1. collecting device the acoustic signal sampling , forming a discrete audio signal from the computer is operable;

2. Due to the short-term correlation of the audio signal, the audio signal is subjected to framing processing , after 3A solution deal with acoustics, environmental noise, echo, automatic gain and other problems;

3. The encoder compresses the audio signal in real time to form an audio code stream;

4. According to the format of IP+UDP+RTP+Audio Payload, the group packet , the sender sends the audio data packet to the network, reorganizes arrives at the receiving end through the network;

5. After the anti-shake buffer and decoders reconstruct the continuous audio stream , the playback device will play the continuous audio stream.

In the above different audio processing links, it will inevitably cause some damage to the audio signal. We call the above-mentioned damage introduced to the audio signal due to acquisition and playback as "equipment damage", the damage introduced in step 2 is called "signal processing damage", and the damage introduced in the encoding and decoding process is called "coding damage". The one in link 4 is called "network damage".

If you want to provide users with a full-band high-quality audio interactive experience, you need to support full-band processing in the above audio engine link, and under some constraints (such as from equipment, network bandwidth, acoustic environment, etc.), The damage introduced by the link is minimized as much as possible.

When audio data enters the network, it will encounter...

If the network is regarded as a highway of information, then audio data packets are like cars running on the highway. This car drove from Beijing to Shanghai. The highway it passed was the backbone network, and the rugged mountain road was the weak network environment. Assuming that a car starts from Beijing every minute, they will encounter three common problems in real-time transmission: packet loss, delay, and jitter.

packet loss

"Package loss" refers to the fact that some cars cannot reach the end within the valid time, and may even never reach the end. Some cars may be stuck on Beijing's third ring road forever, and some cars may have accidents halfway through. If five of our 100 vehicles fail to arrive in Shanghai on time for various reasons, the "packet loss rate" of our fleet transmission this time is 5%. Yes, the same is true for Internet transmission, it is not 100% reliable, and there is always data that cannot be transmitted to the destination on time.

Delay

"Delay" refers to the average time it takes for each car to drive from Beijing Bird's Nest to Shanghai. Obviously, the motorcade must take the expressway much faster than the various small roads, and the route along the expressway from the bird’s nest also has a great influence. If it gets stuck in the third ring road, it will take several more hours. NS. So this value is related to the driving route chosen by the fleet. The same is true for Internet transmission. There are often many alternative paths between two points that need to transmit data, and the delays of these paths are often very different.

jitter

"Jitter" refers to the difference in the order, interval, and departure of cars. Although our 100 cars depart every minute at regular intervals in Beijing, they do not arrive every minute in sequence when they arrive in Shanghai, and there may even be cars that depart later than those that depart earlier. To the situation. The same is true for Internet transmission. If the audio and video data are simply played directly in the order of the received audio and video data, distortion will occur.

summary,

1. Real-time audio interaction is carried out on the network, and the encoded audio stream is assembled into data packets according to the real-time transmission protocol. The data packets from the sender to the receiver follow their respective routes through the network.
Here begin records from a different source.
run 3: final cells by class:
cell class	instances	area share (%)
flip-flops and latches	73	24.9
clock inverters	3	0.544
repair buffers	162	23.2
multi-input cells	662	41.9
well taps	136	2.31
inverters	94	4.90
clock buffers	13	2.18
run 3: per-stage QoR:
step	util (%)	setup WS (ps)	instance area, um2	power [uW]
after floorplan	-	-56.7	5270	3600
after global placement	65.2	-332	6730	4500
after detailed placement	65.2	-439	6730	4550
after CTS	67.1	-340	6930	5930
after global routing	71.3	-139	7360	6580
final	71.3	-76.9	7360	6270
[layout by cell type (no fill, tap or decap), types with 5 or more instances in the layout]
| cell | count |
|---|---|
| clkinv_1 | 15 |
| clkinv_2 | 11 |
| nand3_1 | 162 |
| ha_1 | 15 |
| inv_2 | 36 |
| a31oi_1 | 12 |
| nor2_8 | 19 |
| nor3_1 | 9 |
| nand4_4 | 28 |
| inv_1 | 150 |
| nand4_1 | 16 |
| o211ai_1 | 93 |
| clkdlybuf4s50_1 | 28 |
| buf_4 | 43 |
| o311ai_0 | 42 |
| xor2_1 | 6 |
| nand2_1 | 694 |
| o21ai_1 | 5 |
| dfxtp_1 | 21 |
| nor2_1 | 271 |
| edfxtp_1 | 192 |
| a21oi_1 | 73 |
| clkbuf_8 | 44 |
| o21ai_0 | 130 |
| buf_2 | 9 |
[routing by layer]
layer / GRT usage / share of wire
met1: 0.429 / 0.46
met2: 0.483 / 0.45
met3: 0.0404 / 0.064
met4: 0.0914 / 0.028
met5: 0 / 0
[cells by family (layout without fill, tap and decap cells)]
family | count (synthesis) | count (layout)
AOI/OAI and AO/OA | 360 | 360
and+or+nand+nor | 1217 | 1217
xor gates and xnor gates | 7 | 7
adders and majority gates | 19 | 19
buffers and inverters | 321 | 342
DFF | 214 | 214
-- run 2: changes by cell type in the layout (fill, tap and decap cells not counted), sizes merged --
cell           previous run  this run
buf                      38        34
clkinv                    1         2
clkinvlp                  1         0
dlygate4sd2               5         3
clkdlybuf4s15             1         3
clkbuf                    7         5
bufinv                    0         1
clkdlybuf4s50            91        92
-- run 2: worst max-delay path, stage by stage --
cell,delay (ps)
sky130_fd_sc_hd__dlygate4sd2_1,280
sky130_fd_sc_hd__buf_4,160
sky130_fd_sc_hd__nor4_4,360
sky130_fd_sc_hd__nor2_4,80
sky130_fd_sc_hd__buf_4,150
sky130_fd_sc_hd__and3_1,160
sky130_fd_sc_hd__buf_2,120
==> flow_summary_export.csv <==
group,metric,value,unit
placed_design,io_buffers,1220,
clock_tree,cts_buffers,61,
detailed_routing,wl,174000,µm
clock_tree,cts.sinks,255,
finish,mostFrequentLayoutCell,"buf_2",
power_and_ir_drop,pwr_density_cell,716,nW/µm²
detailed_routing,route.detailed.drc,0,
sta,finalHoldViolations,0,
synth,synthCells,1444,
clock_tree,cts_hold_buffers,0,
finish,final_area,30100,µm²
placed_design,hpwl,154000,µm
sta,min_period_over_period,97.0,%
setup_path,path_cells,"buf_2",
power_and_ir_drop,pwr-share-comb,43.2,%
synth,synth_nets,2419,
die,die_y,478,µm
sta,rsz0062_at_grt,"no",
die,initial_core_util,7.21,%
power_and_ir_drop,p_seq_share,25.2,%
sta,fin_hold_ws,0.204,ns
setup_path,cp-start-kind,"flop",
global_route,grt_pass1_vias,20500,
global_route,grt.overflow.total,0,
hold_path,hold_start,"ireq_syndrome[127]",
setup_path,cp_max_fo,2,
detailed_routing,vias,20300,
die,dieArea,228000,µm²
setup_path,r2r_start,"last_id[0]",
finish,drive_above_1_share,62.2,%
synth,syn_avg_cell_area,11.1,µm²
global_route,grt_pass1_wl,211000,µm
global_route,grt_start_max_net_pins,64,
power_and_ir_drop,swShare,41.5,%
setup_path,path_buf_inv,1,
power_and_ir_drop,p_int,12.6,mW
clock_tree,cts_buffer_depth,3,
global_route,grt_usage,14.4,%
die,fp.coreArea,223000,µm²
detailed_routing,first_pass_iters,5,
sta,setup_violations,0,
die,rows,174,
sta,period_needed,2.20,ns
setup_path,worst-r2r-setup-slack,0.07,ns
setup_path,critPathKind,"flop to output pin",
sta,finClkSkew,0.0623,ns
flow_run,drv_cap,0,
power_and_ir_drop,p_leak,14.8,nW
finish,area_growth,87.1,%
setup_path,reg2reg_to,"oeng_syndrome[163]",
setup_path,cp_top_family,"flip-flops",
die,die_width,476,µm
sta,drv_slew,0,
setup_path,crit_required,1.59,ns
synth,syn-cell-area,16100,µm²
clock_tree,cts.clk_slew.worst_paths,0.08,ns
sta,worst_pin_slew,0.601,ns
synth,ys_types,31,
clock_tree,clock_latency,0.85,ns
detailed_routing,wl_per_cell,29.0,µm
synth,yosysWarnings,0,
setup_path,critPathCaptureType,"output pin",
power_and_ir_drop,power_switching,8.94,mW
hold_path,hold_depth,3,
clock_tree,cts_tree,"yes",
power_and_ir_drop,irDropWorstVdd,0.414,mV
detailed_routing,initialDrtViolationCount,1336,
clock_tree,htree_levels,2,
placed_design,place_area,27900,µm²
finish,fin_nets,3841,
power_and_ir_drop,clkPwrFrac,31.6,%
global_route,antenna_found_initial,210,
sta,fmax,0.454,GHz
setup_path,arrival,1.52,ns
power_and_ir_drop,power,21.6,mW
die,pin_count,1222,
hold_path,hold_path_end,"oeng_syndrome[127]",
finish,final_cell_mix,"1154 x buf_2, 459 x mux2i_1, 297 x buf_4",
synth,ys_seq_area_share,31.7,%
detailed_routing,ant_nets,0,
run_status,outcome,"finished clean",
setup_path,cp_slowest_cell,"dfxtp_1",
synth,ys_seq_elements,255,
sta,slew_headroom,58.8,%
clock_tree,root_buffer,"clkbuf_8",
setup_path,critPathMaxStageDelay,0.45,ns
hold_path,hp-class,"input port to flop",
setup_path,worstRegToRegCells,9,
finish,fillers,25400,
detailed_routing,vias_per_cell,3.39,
2. On a global scale, in different regions or different time periods, the service quality of user network connections is sometimes very poor and unreliable.

Based on the above reasons, data packets often arrive at the receiving end not in the exact order, but arrive at the receiving end in the wrong order at the wrong time, or the data packet is lost, etc. This will cause the problems usually mentioned in the real-time transmission field: network Jitter, packet loss, and latency.

Packet loss, delay, and jitter are the three unavoidable problems of real-time transmission based on the Internet, whether it is transmission in a local area network, a single country or region, or a transnational or trans-regional transmission.

These network problems are distributed differently in different regions. According to the actual network conditions monitored by Agora, 99% of audio interactions in China, where the network is relatively good, need to deal with packet loss, jitter, and network delay. Among these audio sessions, 20% have more than 3% packet loss due to network problems, and 10% of the sessions have more than 8% packet loss. In India, the performance is quite different. In 80% of audio interactions, about 40% of the sessions are lost. Optimizing the quality of services under 2G/3G networks in India is still the focus of providing audio services.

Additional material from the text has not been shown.